Work order: Using the records below, quote only the span that opens with the line containing "export IMPL_regArea_sq_um=5175" and closes with the line containing "Note: power is", exactly and inclusively.

§ §

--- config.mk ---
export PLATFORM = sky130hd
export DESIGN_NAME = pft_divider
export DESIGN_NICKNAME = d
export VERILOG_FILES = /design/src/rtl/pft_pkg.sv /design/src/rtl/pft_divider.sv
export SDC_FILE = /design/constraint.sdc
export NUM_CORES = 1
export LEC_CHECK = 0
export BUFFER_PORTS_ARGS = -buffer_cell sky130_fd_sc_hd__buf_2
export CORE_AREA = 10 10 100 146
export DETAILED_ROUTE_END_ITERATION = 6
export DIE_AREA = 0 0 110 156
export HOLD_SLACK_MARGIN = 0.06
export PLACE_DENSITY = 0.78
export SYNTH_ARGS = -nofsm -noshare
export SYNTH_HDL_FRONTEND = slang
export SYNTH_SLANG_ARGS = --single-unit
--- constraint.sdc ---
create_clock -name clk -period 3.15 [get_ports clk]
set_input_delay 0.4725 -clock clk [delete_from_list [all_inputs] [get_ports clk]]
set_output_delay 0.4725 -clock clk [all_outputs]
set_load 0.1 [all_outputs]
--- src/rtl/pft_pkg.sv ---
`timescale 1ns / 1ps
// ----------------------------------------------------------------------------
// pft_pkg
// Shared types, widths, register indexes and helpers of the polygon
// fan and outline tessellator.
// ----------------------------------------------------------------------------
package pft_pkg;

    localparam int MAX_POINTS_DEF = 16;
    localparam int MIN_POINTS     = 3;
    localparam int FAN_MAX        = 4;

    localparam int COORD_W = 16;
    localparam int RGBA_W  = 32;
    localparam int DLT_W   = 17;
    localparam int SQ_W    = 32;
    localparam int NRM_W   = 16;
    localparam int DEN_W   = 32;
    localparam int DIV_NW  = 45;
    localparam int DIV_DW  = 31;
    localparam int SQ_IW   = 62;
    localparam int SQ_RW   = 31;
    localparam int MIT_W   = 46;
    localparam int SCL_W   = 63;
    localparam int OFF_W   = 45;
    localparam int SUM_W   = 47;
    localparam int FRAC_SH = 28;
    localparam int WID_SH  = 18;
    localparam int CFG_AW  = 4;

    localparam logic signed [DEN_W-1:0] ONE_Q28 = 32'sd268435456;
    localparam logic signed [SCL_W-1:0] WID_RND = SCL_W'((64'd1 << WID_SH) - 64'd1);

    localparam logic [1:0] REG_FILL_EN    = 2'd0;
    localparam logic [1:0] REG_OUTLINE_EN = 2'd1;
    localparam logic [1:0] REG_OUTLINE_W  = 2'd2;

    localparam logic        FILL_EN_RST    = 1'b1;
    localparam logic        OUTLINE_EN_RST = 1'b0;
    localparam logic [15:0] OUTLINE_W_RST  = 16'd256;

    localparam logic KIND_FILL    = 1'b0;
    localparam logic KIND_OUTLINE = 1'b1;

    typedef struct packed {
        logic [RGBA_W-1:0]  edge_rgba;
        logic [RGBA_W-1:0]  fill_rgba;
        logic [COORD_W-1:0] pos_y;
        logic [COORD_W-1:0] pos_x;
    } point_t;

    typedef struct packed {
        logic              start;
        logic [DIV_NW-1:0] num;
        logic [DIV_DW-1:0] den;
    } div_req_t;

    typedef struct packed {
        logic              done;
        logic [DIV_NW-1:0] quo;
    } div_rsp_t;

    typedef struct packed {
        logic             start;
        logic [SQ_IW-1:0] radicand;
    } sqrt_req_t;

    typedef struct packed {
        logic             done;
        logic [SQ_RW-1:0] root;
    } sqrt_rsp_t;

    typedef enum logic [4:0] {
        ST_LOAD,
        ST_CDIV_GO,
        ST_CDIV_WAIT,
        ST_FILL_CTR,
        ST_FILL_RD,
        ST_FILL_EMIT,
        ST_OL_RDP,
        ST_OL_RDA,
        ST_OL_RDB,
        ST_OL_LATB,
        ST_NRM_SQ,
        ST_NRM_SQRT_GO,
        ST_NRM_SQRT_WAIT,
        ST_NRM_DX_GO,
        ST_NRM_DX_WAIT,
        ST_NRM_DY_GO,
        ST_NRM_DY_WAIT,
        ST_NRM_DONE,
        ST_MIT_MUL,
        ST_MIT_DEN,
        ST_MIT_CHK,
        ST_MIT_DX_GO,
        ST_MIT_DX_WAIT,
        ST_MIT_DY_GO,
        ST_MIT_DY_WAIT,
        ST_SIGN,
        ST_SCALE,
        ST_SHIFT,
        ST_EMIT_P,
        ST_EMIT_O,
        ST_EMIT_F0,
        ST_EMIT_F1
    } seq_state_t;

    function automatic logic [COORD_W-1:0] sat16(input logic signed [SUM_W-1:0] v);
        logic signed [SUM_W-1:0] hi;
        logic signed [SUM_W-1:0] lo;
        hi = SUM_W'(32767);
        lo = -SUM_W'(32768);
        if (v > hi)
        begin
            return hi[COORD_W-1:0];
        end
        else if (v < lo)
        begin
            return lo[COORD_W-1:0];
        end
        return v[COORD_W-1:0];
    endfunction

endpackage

§ §

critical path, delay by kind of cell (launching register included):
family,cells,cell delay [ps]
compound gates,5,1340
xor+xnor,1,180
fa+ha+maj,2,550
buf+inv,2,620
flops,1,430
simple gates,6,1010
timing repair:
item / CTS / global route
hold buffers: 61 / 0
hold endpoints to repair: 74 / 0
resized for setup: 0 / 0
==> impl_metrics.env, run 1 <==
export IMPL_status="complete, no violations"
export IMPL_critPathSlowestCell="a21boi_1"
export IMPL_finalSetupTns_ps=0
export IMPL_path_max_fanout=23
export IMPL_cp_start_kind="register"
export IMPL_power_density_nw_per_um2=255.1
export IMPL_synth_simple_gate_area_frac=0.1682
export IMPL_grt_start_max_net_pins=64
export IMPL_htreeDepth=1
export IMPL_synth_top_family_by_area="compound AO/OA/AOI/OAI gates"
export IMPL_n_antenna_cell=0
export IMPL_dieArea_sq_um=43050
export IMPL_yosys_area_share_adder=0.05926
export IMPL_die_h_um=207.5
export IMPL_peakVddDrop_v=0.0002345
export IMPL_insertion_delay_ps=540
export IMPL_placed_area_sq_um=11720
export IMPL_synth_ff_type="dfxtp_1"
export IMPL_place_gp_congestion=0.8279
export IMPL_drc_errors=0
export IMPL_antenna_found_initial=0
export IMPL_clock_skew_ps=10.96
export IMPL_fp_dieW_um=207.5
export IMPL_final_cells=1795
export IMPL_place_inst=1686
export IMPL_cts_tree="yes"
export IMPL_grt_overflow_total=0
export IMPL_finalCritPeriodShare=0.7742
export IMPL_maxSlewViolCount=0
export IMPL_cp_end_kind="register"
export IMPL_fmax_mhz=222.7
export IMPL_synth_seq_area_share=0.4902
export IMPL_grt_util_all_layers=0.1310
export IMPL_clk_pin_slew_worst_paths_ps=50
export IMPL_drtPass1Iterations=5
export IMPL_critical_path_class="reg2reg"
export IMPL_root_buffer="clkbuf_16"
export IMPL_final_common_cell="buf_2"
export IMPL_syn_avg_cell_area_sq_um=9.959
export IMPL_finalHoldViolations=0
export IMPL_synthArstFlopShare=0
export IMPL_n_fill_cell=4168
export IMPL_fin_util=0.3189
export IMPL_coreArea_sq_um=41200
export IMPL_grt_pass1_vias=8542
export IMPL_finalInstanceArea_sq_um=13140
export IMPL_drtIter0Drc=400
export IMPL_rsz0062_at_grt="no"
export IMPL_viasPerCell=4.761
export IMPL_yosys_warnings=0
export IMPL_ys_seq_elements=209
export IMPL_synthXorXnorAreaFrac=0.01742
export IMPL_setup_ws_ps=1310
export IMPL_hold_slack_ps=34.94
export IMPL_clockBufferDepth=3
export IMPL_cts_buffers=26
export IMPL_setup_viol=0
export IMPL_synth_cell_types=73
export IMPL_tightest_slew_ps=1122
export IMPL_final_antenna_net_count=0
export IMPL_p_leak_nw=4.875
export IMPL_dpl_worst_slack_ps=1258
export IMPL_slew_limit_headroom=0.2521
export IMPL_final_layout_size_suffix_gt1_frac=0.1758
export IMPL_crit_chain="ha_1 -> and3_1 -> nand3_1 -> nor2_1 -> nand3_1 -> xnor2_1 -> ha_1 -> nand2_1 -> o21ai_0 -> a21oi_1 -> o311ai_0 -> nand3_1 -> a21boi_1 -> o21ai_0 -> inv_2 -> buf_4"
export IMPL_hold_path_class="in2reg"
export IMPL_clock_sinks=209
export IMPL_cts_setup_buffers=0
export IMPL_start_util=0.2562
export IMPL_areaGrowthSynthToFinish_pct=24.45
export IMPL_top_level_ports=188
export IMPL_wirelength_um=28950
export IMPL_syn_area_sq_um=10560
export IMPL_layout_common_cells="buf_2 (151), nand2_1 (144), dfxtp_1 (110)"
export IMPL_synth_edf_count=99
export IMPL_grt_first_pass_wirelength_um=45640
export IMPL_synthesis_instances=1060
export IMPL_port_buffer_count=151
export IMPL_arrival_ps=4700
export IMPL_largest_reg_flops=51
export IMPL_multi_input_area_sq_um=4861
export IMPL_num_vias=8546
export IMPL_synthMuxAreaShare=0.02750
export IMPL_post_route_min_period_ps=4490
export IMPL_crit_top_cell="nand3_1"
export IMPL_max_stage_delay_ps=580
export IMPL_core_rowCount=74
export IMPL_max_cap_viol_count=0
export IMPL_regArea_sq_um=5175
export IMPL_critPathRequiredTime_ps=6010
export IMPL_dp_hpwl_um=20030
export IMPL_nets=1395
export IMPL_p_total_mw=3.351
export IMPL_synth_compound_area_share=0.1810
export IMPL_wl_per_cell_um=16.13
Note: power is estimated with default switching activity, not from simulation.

§ §

Your response:
export IMPL_regArea_sq_um=5175
export IMPL_critPathRequiredTime_ps=6010
export IMPL_dp_hpwl_um=20030
export IMPL_nets=1395
export IMPL_p_total_mw=3.351
export IMPL_synth_compound_area_share=0.1810
export IMPL_wl_per_cell_um=16.13
Note: power is estimated with default switching activity, not from simulation.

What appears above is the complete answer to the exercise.